XXIV

Es un accidente: como lleva demasiada prisa tras haberse quedado dormida, Eleven no llama a la puerta del cuarto de Henry, sino que la abre de golpe.

—Voy tarde, ¿viste mi…?

Sus palabras se atoran en su garganta con un grito ahogado, mas esto es suficiente para que Henry la oiga: sin dudar, el hombre extiende la mano y hace que una toalla vuele directamente hasta él.

De modo que cubra su entrepierna anteriormente desnuda.

—¡Lo s-siento! —farfulla Eleven, desesperada, a la par que azota la puerta—. ¡S-solo quería… preguntarte si viste mi overol…!

Henry se aprieta las sienes con los dedos y se toma un momento antes de responder.

—Está bien —le dice a través de la puerta—. No pasa nada.
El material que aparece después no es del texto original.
==> src/rtl/lcd_pkg.sv <==
`timescale 1ns/1ps
package lcd_pkg;

    // Symbol class seen on the two receive rails.
    typedef enum logic [1:0] {
        SYM_ZERO  = 2'd0,
        SYM_PLUS  = 2'd1,
        SYM_MINUS = 2'd2,
        SYM_BAD   = 2'd3
    } sym_e;

    // One decoded symbol held in the decision window.
    typedef struct packed {
        logic pos;   // forwarded positive rail after decoding
        logic neg;   // forwarded negative rail after decoding
        logic data;  // NRZ bit
        logic viol;  // bipolar violation tied to this symbol
    } slot_t;

endpackage

==> src/rtl/lcd_sym_class.sv <==
`timescale 1ns/1ps
module lcd_sym_class
    import lcd_pkg::*;
(
    input  logic rail_p,
    input  logic rail_n,
    output sym_e kind
);
    always_comb begin
        unique case ({rail_p, rail_n})
            2'b00:   kind = SYM_ZERO;
            2'b10:   kind = SYM_PLUS;
            2'b01:   kind = SYM_MINUS;
            default: kind = SYM_BAD;
        endcase
    end
endmodule

==> src/rtl/lcd_v_judge.sv <==
`timescale 1ns/1ps
module lcd_v_judge
    import lcd_pkg::*;
(
    input  logic  mode_b3zs,
    input  sym_e  kind,
    input  logic  last_neg,    // polarity of the last alternating mark, 1 = negative
    input  logic  par,         // parity of alternating marks since last legal V
    input  logic  a0_pos,      // newest held symbol, rails
    input  logic  a0_neg,
    input  slot_t a1,          // symbol before that
    output slot_t new_slot,
    output logic  clr_b,
    output logic  v_legal,
    output logic  last_neg_nx,
    output logic  par_nx
);
    logic is_mark;
    logic x_neg;
    logic same_pol;
    logic a0_zero;
    logic a1_zero;
    logic a1_bmark;

    always_comb begin
        is_mark  = (kind == SYM_PLUS) || (kind == SYM_MINUS);
        x_neg    = (kind == SYM_MINUS);
        same_pol = is_mark && (x_neg == last_neg);
        a0_zero  = !a0_pos && !a0_neg;
        a1_zero  = !a1.pos && !a1.neg;
        a1_bmark = a1.data && !a1.viol && (a1.pos ^ a1.neg);

        v_legal  = mode_b3zs && same_pol && par && a0_zero && (a1_zero || a1_bmark);
        clr_b    = v_legal && a1_bmark;

        new_slot = '0;
        unique case (kind)
            SYM_BAD: begin
                new_slot.pos  = 1'b1;
                new_slot.neg  = 1'b1;
                new_slot.data = 1'b1;
                new_slot.viol = 1'b1;
            end
            SYM_PLUS, SYM_MINUS: begin
                if (!v_legal) begin
                    new_slot.pos  = !x_neg;
                    new_slot.neg  = x_neg;
                    new_slot.data = 1'b1;
                    new_slot.viol = same_pol;
                end
            end
            default: new_slot = '0;
        endcase

        last_neg_nx = (is_mark && !same_pol) ? x_neg : last_neg;
        if (v_legal) begin
            par_nx = 1'b0;
        end else if (is_mark && !same_pol) begin
            par_nx = ~par;
        end else begin
            par_nx = par;
        end
    end
endmodule
===== src/rtl/bt_pkg.sv =====
package bt_pkg;

    localparam int WORD_W     = 32;
    localparam int WORD_BYTES = WORD_W / 8;

    typedef enum logic [1:0] {
        ST_BEGIN,
        ST_COUNT,
        ST_BASE,
        ST_DATA
    } bt_state_e;

    typedef enum logic {
        FMT_STD = 1'b0,
        FMT_GPH = 1'b1
    } bt_fmt_e;

    typedef struct packed {
        logic done;
        logic err;
    } bt_evt_t;

    // Byte enables for a trailing word holding 1..3 bytes, big-endian lanes.
    function automatic logic [WORD_BYTES-1:0] bt_tail_mask(input logic [1:0] tail);
        logic [WORD_BYTES-1:0] m;
        case (tail)
            2'd1:    m = 4'b1000;
            2'd2:    m = 4'b1100;
            2'd3:    m = 4'b1110;
            default: m = 4'b1111;
        endcase
        return m;
    endfunction

endpackage
===== src/rtl/quad_word_fifo.sv =====
module quad_word_fifo #(
  parameter int DEPTH = 4,
  parameter int WIDTH = 64
) (
  input  logic             clk,
  input  logic             rst,
  input  logic             push_valid,
  input  logic [WIDTH-1:0] push_data,
  input  logic             pop_req,
  output logic [WIDTH-1:0] head_data,
  output logic             head_valid,
  output logic             is_empty,
  output logic             is_full,
  output logic             fault
);
  localparam int PW = (DEPTH > 1) ? $clog2(DEPTH) : 1;
  localparam int CW = PW + 1;

  logic [WIDTH-1:0] mem [DEPTH];
  logic [CW-1:0] wr_q, rd_q, cnt_q;
  logic [CW-1:0] wr_d, rd_d, cnt_d;
  logic push_ok, pop_ok;
  logic [WIDTH-1:0] head_d;

  assign push_ok = push_valid && !is_full;
  assign pop_ok  = pop_req && !is_empty;
  assign wr_d    = wr_q + CW'(push_ok);
  assign rd_d    = rd_q + CW'(pop_ok);
  assign cnt_d   = cnt_q + CW'(push_ok) - CW'(pop_ok);

  always_comb begin
    if (cnt_d == '0)
      head_d = '0;
    else if (push_ok && cnt_q == CW'(pop_ok))
      head_d = push_data;
    else
      head_d = mem[rd_d[PW-1:0]];
  end

  always_ff @(posedge clk)
    if (push_ok) mem[wr_q[PW-1:0]] <= push_data;

  always_ff @(posedge clk) begin
    if (rst) begin
      wr_q       <= '0;
      rd_q       <= '0;
      cnt_q      <= '0;
      head_data  <= '0;
      head_valid <= 1'b0;
      is_empty   <= 1'b1;
      is_full    <= 1'b0;
      fault      <= 1'b0;
    end else begin
      wr_q       <= wr_d;
      rd_q       <= rd_d;
      cnt_q      <= cnt_d;
      head_data  <= head_d;
      head_valid <= cnt_d != '0;
      is_empty   <= cnt_d == '0;
      is_full    <= cnt_d == CW'(DEPTH);
      fault      <= (cnt_d > CW'(DEPTH)) || (cnt_d != CW'(wr_d - rd_d));
    end
  end

  p_drop_when_full_r3: assert property (@(posedge clk) disable iff (rst)
    is_full && push_valid && !pop_req |=> is_full && $stable(head_data));
  p_pop_empty_r4: assert property (@(posedge clk) disable iff (rst)
    is_empty && !push_valid |=> is_empty);
  p_empty_zero_r5: assert property (@(posedge clk) disable iff (rst)
    is_empty |-> head_data == '0);
  p_full_needs_push_r6: assert property (@(posedge clk) disable iff (rst)
    $rose(is_full) |-> $past(push_valid));
  p_full_pop_r8: assert property (@(posedge clk) disable iff (rst)
    is_full && push_valid && pop_req |=> !is_full && !is_empty);
  p_valid_inv_r9: assert property (@(posedge clk) disable iff (rst)
    head_valid == !is_empty);
  p_fault_low_r10: assert property (@(posedge clk) disable iff (rst)
    !fault);
  p_after_reset_r11: assert property (@(posedge clk) disable iff (rst)
    $past(rst) |-> is_empty && !is_full && !fault);
endmodule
Ha sido incómodo, ciertamente, pero, tras haber sido un sujeto de prueba, no puede decir que no esté acostumbrado a su desnudez siendo expuesta sin su consentimiento.

¿Y esto? Esto ha sido apenas un accidente.
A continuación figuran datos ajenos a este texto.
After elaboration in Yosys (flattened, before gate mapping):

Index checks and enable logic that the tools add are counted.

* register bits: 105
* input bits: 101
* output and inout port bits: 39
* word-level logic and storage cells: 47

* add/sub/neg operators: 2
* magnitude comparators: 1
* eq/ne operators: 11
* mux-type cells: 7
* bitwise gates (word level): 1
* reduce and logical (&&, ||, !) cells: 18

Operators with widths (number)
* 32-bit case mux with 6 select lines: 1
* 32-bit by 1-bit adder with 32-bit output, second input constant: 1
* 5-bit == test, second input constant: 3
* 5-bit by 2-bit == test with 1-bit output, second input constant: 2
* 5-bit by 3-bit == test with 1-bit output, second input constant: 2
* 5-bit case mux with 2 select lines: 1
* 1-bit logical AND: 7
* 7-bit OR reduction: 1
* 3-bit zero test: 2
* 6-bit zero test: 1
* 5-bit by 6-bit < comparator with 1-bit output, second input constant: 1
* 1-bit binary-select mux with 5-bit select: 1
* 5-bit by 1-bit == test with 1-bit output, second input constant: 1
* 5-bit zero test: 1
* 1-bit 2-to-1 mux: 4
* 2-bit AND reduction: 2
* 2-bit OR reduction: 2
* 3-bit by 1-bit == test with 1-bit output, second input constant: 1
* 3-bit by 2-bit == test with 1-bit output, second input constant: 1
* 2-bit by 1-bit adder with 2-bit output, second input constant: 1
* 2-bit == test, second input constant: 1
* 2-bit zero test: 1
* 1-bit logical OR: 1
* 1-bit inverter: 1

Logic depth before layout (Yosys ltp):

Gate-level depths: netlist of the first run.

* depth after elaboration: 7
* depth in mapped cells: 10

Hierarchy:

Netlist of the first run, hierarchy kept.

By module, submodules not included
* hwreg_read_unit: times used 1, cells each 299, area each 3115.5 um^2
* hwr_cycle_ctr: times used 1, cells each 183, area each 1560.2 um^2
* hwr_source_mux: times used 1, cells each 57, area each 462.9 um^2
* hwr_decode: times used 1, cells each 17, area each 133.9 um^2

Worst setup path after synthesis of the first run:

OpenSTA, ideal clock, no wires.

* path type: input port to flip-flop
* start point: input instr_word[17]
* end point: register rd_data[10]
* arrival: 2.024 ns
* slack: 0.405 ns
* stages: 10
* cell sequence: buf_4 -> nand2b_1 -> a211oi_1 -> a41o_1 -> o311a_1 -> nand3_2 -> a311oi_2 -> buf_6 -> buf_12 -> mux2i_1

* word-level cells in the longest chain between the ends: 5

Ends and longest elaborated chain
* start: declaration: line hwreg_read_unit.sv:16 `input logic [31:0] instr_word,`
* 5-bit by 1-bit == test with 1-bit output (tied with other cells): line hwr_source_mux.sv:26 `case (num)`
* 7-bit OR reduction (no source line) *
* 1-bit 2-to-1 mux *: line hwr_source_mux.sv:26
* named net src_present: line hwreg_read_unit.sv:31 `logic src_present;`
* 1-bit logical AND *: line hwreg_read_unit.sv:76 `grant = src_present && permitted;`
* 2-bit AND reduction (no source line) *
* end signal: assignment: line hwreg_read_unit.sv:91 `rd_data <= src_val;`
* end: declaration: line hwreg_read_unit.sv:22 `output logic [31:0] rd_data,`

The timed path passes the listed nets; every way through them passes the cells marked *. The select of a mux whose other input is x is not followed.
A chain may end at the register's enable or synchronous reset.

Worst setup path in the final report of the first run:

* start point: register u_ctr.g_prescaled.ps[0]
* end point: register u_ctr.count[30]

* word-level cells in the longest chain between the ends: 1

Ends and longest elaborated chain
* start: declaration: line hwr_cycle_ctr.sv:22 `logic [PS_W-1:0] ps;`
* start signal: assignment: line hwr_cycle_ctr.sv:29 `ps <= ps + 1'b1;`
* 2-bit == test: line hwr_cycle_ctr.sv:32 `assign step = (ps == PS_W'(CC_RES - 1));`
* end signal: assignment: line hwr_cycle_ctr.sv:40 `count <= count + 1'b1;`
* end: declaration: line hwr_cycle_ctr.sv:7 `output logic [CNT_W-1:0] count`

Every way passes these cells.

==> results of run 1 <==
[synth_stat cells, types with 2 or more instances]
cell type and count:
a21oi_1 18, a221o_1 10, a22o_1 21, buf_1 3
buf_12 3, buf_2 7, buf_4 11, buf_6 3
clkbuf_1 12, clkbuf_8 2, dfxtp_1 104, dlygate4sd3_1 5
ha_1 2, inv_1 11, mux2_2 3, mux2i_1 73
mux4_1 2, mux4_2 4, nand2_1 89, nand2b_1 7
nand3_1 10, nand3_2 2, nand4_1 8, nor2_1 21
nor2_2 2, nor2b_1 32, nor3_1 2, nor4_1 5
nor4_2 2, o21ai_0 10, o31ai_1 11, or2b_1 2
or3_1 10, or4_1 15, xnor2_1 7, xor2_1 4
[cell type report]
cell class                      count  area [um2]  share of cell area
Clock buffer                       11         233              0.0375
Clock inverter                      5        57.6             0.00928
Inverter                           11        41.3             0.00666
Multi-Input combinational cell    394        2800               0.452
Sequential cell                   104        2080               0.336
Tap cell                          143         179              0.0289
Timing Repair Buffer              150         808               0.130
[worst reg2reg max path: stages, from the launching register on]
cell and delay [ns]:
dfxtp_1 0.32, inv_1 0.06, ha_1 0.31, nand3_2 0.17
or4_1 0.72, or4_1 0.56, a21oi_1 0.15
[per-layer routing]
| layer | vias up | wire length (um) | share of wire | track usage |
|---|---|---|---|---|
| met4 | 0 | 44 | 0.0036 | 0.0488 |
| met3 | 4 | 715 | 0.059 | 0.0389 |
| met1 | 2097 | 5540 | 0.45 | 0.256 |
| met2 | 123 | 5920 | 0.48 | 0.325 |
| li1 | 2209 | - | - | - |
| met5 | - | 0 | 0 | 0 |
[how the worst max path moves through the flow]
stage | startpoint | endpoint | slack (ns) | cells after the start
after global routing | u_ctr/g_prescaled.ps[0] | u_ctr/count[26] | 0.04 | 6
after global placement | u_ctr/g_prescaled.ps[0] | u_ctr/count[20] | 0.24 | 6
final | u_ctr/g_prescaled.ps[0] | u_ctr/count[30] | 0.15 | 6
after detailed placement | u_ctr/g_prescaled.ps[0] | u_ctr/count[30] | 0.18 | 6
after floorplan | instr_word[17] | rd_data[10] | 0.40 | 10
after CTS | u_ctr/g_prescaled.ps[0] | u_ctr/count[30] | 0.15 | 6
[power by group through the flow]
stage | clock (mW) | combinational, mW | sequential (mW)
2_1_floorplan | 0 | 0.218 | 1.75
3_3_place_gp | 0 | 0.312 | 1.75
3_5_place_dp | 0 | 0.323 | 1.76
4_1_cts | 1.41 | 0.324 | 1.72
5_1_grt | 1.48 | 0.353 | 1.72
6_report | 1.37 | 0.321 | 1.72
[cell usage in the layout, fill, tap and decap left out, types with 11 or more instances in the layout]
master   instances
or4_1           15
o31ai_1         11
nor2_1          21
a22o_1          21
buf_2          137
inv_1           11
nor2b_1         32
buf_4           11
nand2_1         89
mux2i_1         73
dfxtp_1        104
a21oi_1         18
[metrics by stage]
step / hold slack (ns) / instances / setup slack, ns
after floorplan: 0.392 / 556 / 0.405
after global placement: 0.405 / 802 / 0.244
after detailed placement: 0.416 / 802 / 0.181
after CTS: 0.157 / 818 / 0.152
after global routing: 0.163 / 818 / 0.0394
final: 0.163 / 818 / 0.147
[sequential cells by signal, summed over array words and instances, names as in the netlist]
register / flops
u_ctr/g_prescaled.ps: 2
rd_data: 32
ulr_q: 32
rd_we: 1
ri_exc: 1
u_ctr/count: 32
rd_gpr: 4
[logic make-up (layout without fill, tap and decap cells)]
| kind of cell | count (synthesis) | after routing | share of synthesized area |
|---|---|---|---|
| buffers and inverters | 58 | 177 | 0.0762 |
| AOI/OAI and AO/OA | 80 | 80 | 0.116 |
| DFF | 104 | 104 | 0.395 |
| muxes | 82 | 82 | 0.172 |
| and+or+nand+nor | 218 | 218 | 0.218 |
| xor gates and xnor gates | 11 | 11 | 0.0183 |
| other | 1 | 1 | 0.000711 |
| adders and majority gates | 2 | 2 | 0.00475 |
--- src/rtl/jab_pkg.sv ---
package jab_pkg;

    typedef enum logic {
        ST_OPEN   = 1'b0,
        ST_JAMMED = 1'b1
    } port_state_e;

    typedef struct packed {
        port_state_e st;
    } guard_regs_t;

endpackage

--- src/rtl/jab_tick_gen.sv ---
module jab_tick_gen #(
    parameter int unsigned TICK_DIV = 125
) (
    input  logic clk,
    input  logic rst_n,
    output logic tick_o
);
    localparam int unsigned PW = (TICK_DIV > 1) ? $clog2(TICK_DIV) : 1;

    generate
        if (TICK_DIV > 1) begin : g_div
            logic [PW-1:0] cnt_d, cnt_q;

            always_comb begin
                tick_o = (cnt_q == PW'(TICK_DIV - 1));
                cnt_d  = tick_o ? '0 : cnt_q + 1'b1;
            end

            always_ff @(posedge clk or negedge rst_n) begin
                if (!rst_n) cnt_q <= '0;
                else        cnt_q <= cnt_d;
            end

            // a divided tick lasts a single clock
            assert_tick_single_R2: assert property (@(posedge clk) disable iff (!rst_n)
                tick_o |=> !tick_o);
        end else begin : g_pass
            assign tick_o = 1'b1;
        end
    endgenerate
endmodule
Nada de lo cual preocuparse ni por lo cual sentirse humillado.


No obstante, aunque Henry ha racionalizado exitosamente el incidente, es Eleven quien tiene problemas para mirarlo a los ojos.

O hablar sin tartamudear.

O, en general, permanecer en el mismo cuarto que él.

Luego de que Eleven deje caer un vaso antes de que siquiera alcance a abrir la boca para hablarle, Henry reprime un suspiro y ordena:

—Eleven, ven conmigo. Tenemos que hablar.

—P-pero estoy ocupada c-con…

Está haciendo absolutamente nada —ni siquiera atina a levantarse de la mesa y empezar a limpiar los añicos regados por el suelo— y aun así intenta mentirle. Henry empieza a sentirse particularmente irritado.

Eleven —repite Henry, ya de camino al despacho, mirándola por encima de su hombro.

Decide ignorar el notorio ruido que causan los pies de Eleven arrastrándose sobre el suelo de madera.


Ya sentados frente a frente en el escritorio del despacho, Henry intenta hacer contacto visual…

… en vano.

—Eleven —la llama.

—¿Ajá…? —responde, su vista fija en la superficie de madera.

—¿Vas a decirme qué sucede?

—N-no sucede… nada…

Henry enarca las cejas, se cruza de brazos y echa el cuerpo hasta apoyar toda la espalda en el respaldo de su mullida silla.

—¿En serio? Entonces, ¿por qué no me miras? Apenas puedes hablarme y hasta estás evitándome…

Advierte cómo el pecho de Eleven se hincha; obviamente, está intentando respirar lento para calmarse.

—Yo…

Pero deja la palabra colgando. Como si él fuese a dejar de lado el asunto en consideración a su malogrado intento de hablar.

—De acuerdo, intentemos abordar esto de otra manera: Eleven, ¿es esto por lo que sucedió más temprano? Y mírame cuando respondas.

Por un momento considera no ser tan implacable, en especial cuando la ve temblar ante su mandato. Empero, Henry en verdad considera a Eleven como su compañera, la única persona en todo el mundo que lo entiende y con quien desea transitar el resto de su vida, y es por eso que no puede permitir que existan dudas, incertidumbres o asuntos sin zanjar entre ellos dos.

Finalmente, la niña abre la boca, vuelve a tomar una gran bocanada de aire y lo mira:

—Sí…

Al menos lo ha admitido, se congratula internamente.

—Te dije que todo estaba bien —le recuerda Henry con suavidad—. Que no pasaba nada. Así que ¿podrías decirme, por favor, cuál es el problema?

Eleven mira al techo; como ve que se está esforzando por hallar las palabras, se lo deja pasar. Tras lo que parece una eternidad, la niña explica:

—Yo… Tú… No somos iguales.

Henry ladea la cabeza y aprieta los labios. Eleven respira agitadamente, al borde de lo que parece un ataque de ansiedad.

—No somos iguales…, ¿cómo?

Esto no se lo ha esperado. Ahora, meses después, tras haber tomado su mano, tras haber aceptado su faceta más… difícil, por así decirlo, ahora, ¿Eleven ha decidido que no son iguales? ¿Que es diferente a él, que no desea seguir aquí, bajo su cuidado, bajo su guía? La mente de Henry busca desesperadamente algún argumento que la convenza de que está equivocada, algo que haya pasado por alto, lo que sea, porque no puede perderla, no a ella, no ahora, no…

—Porque… tú… Este… Eso… Yo…

Eleven cierra los ojos y parece a punto de romper en lágrimas antes de exclamar.

—¡Yo no tengo eso entre las piernas!

Por primera vez en sus en treinta y dos años de vida, el cerebro de Henry se queda en blanco.